<file path="config.mk">
export PLATFORM = sky130hd
export DESIGN_NAME = cmd_frame_builder
export DESIGN_NICKNAME = d
export VERILOG_FILES = /design/src/rtl/cmd_frame_builder.sv
export SDC_FILE = /design/constraint.sdc
export NUM_CORES = 1
export LEC_CHECK = 0
export ABC_AREA = 1
export CORE_MARGIN = 3
export CORE_UTILIZATION = 47
export DETAILED_ROUTE_END_ITERATION = 8
export DONT_BUFFER_PORTS = 1
export SKIP_CTS_REPAIR_TIMING = 1
export SYNTH_ARGS = -nofsm -noshare
export SYNTH_HDL_FRONTEND = slang
export SYNTH_SLANG_ARGS = --single-unit
</file>
<file path="constraint.sdc">
create_clock -name clk -period 1.25 [get_ports clk]
set_input_delay 0.25 -clock clk [delete_from_list [all_inputs] [get_ports clk]]
set_output_delay 0.25 -clock clk [all_outputs]
set_load 0.02 [all_outputs]
</file>
<file path="src/rtl/cmd_frame_builder.sv">
// rtl/cmd_frame_builder.sv - SD command frame builder with bit-serial CRC7
// Captures cmd_index/argument, runs CRC7 one bit per clock, holds the 48-bit frame under valid/ack.
module cmd_frame_builder (
  input  logic        clk,
  input  logic        reset,
  input  logic        start,
  input  logic [5:0]  cmd_index,
  input  logic [31:0] argument,
  output logic [47:0] frame,
  output logic        frame_valid,
  input  logic        frame_ack,
  output logic        busy,
  output logic [6:0]  crc7
);

  typedef enum logic [1:0] {
    S_IDLE  = 2'd0,
    S_CALC  = 2'd1,
    S_VALID = 2'd2
  } state_t;

  state_t      r_state;
  state_t      w_next_state;
  logic [39:0] r_shift;
  logic [5:0]  r_cnt;
  logic [6:0]  r_crc;
  logic [47:0] r_frame;

  logic        w_fb;
  logic [6:0]  w_crc_next;
  logic [39:0] w_shift_next;

  assign w_fb         = r_crc[6] ^ r_shift[39];
  assign w_crc_next   = {r_crc[5:3], r_crc[2] ^ w_fb, r_crc[1:0], w_fb};
  // Rotating keeps the captured bits intact: after 40 rotations the register is back to the original.
  assign w_shift_next = {r_shift[38:0], r_shift[39]};

  always_comb begin
    w_next_state = r_state;
    case (r_state)
      S_IDLE:  if (start) w_next_state = S_CALC;
      S_CALC:  if (r_cnt == 6'd0) w_next_state = S_VALID;
      S_VALID: if (frame_ack) w_next_state = S_IDLE;
      default: w_next_state = S_IDLE;
    endcase
  end

  always_ff @(posedge clk) begin
    if (reset) r_state <= S_IDLE;
    else       r_state <= w_next_state;
  end

  always_ff @(posedge clk) begin
    if (reset) begin
      r_shift <= '0;
      r_cnt   <= '0;
      r_crc   <= '0;
      r_frame <= {48{1'b1}};
    end else begin
      case (r_state)
        S_IDLE: begin
          if (start) begin
            r_shift <= {2'b01, cmd_index, argument};
            r_crc   <= '0;
            r_cnt   <= 6'd39;
          end
        end
        S_CALC: begin
          r_shift <= w_shift_next;
          r_crc   <= w_crc_next;
          r_cnt   <= r_cnt - 6'd1;
          if (r_cnt == 6'd0) r_frame <= {w_shift_next, w_crc_next, 1'b1};
        end
        default: ;
      endcase
    end
  end

  assign frame       = r_frame;
  assign frame_valid = (r_state == S_VALID);
  assign busy        = (r_state != S_IDLE);
  assign crc7        = r_crc;

endmodule

</file>
; ---- Yosys cells after proc, flatten, opt, wreduce, memory -nomap -nowiden
; Cells that the tools add are included.
; W data, S select, Z words.
[word_totals]
ff_bits = 102
input_bits = 42
wordCells = 30
[op_classes]
add_sub_neg = 1
eq_ne = 5
muxes = 10
bitwise_logic = 2
reduce_logical = 7
[op_table]
columns = op, n
row1 = $pmux W40 S2, 1
row2 = $mux W40, 1
row3 = $pmux W7 S2, 1
row4 = $pmux W6 S2, 1
row5 = $mux W7, 1
row6 = $logic_not A6 Y1, 1
row7 = $mux W2, 3
row8 = $mux W6, 1
row9 = $pmux W2 S3, 1
row10 = $sub A6 B1 Y6 const B, 1
row11 = $ne A2 B2 Y1 const B, 2
row12 = $reduce_and A2 Y1, 2
row13 = $reduce_bool A2 Y1, 2
row14 = $reduce_and A3 Y1, 1
row15 = $eq A2 B1 Y1 const B, 1
row16 = $eq A2 B2 Y1 const B, 1
row17 = $logic_not A2 Y1, 1
row18 = $ne A2 B1 Y1 const B, 1
row19 = $xor A1 B1 Y1, 2

; ---- Longest topological paths before layout
; Gate-level depths: netlist (run 1).
[logic_depth]
depth_word = 3
ltp_mapped = 8
depth_no_buf = 8

; ---- Worst setup path before layout (run 1)
; Ideal clock, no wire load.
[synth_timing]
kind = flip-flop to flip-flop
startpoint = register r_cnt[0]
endpoint = register r_frame[17] (netlist: frame[17])
t_arrival_ns = 1.200
required_time_ns = 1.186
slack_ns = -0.013
stages_incl_launch_ff = 9
path_buffers = 2
period_less_slack_ns = 1.263
path_cell_list = dfxtp_1 inv_1 ha_1 nand3_1 nor2_1 buf_2 buf_4 nand2_1 nand3_1
[synth_via]
elab_chain_cells = 2
[synth_lines]
columns = item, line
row1 = start: declaration, 25  ; logic [5:0] r_cnt;
row2 = start signal: assignment, 71  ; r_cnt <= r_cnt - 6'd1;
row3 = $logic_not A6 Y1, 72  ; if (r_cnt == 6'd0) r_frame <= {w_shift_next, w_crc_next, 1'b1};
row4 = $reduce_and A2 Y1 (no line), --
row5 = end signal: assignment, 58  ; r_frame <= {48{1'b1}};
row6 = end signal: assignment, 72
row7 = end: declaration, 27  ; logic [47:0] r_frame;
; Every way passes these cells.
; A chain may end at the register's enable or synchronous reset.

; ---- Final worst setup path (run 1)
[layout_timing]
startpoint = register r_state[1]
endpoint = register r_frame[25] (netlist: frame[25])
[layout_via]
elab_chain_cells = 2
[layout_lines]
columns = item, line
row1 = start: declaration, 22  ; state_t r_state;
row2 = start signal: assignment, 50  ; else r_state <= w_next_state;
row3 = $eq A2 B1 Y1, 60  ; case (r_state)
row4 = $reduce_and A2 Y1 (no line), --
; Every way passes these cells.

==> flow_summary.toml, run 1 <==
[outcome]
run_status = "complete, but fails checks"
violations = "negative setup slack"

[yosys]
yosysMostFrequentCell = "nand2_1"
synth_cells = 628
yosysUniqueCellTypes = 19
synth_top_area_share = 0.480
syn_nets = 672
synth.yosys.seq_area_share = 0.480
synth-main-ff-cell = "dfxtp_1"
synth_top_area_cell = "dfxtp_1"
avgSynthCellArea_um2 = 6.78
synth_edf_count = 0
synth-async-reset-ratio = 0
ys_ff_latch = 102
synth_area_leaders = "dfxtp_1 48%, nand2_1 21%, nand3_1 9.5%"
synth_common_cells = "233 x nand2_1, 102 x dfxtp_1, 82 x nor2_1"
syn_area_um2 = 4260
yosys_warnings = 0

[min_path]
hold_path_end = "r_state[1]"
min_path_type = "primary input to flip-flop"
holdCritStartpoint = "frame_ack"
whs_path_depth = 3

[placed_design]
post-dp-hpwl_um = 7110
place_area_um2 = 4450
gp_congestion = 0.778
port_buffers = 0
placed_cells = 721

[grt]
grt_pass1_vias = 3493
antenna_found_initial = 0
grt_start_max_net_pins = 52
track_usage = 0.205
grt.overflow.total = 0
grt_pass1_wl_um = 16900

[sta]
finClkSkew_ns = 0.00823
fin_crit_sh = 1.07
hold_violations = 0
rsz0062_at_grt = "yes"
fmax_mhz = 746
drv_slew = 0
setup_viol = 49
fin_ws_ns = -0.0904
period_minus_slack_ns = 1.34

[detailed_routing]
vias = 4041
routed_wl_um = 12900
vias_per_cell = 5.31
drt_iter0_markers = 168
dr.pass1.iters = 5
routedWlPerCell_um = 17.0
ant_nets = 0
drc = 0

[setup_path]
crit_type = "flip-flop to flip-flop"
cp.arrival_ns = 1.65
crit_fanout = 7
r2r_slack_ns = -0.09
cp.required_ns = 1.56
critPathLaunchType = "flip-flop"
crit_start = "r_state[1]"
r2r-start = "r_state[1]"
r2r_cells = 8
regToRegEndpoint = "frame[25]"
end_kind = "flip-flop"

[layout]
final_cells = 761
n_antenna_cell = 0
nFillCells = 781
drive_above_1_share = 0.260
final_nets = 693
syn_to_final_growth_pct = 31.7
design_area_um2 = 5600

[clock_tree]
cts_sinks = 102
htree_levels = 3
clk_latency_ns = 0.36
cts_root_buf = "clkbuf_8"
cts_buffers = 9
cts_tree = "yes"
path_clk_slew_ns = 0.10
clockBufferDepth = 2

[power]
power.internal_mw = 5.36
combPwrFrac = 0.203
ir_drop_uv = 946
seqPwrFrac = 0.495
power.density_nw_per_um2 = 1380
power_switching_mw = 2.39
netSwitchingFraction = 0.308
power_frac_clock = 0.302
leakagePower_nw = 2.63
power.total_mw = 7.75

[floorplan]
io-pin-count = 99
coreArea_um2 = 8760
row_count = 34
die_w_um = 101
die_h_um = 101
dieArea_um2 = 10200
start_util = 0.486

[run]
max_cap_violations = 0
[layout by cell type (no fill, tap or decap), drive strengths merged]
cell type / n
nor2: 84
clkinv: 2
nand2: 236
nand3: 81
inv: 51
a21oi: 14
nand4: 1
buf: 40
bufinv: 2
nor3: 2
conb: 1
o21ai: 15
clkbuf: 20
dfxtp: 102
ha: 2
[critical path, stage by stage (launching register included)]
cell and delay [ns]:
dfxtp_4 0.38, inv_6 0.08, buf_4 0.14, nand2_8 0.07, nor2_4 0.14, buf_12 0.17, clkbuf_16 0.17, nand2_2 0.07
nand3_2 0.06
[layer usage]
layer	track usage	share of wire	vias up
li1	-	-	1972
met1	0.271	0.42	1913
met2	0.339	0.50	139
met3	0.0558	0.056	17
met4	0.0440	0.018	0
met5	0	0	-
[worst max path at each step]
stage,to
detailed placement,frame[24]
global placement,frame[41]
global route,frame[25]
finish,frame[25]
floorplan,frame[38]
CTS,frame_valid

== == ==

• [INSTRUCTIONS FOR THE TASK]: Examine the records and pull out every line where the string "wire" occurs.

• [WRITTEN SOLUTION]:
; Ideal clock, no wire load.
layer	track usage	share of wire	vias up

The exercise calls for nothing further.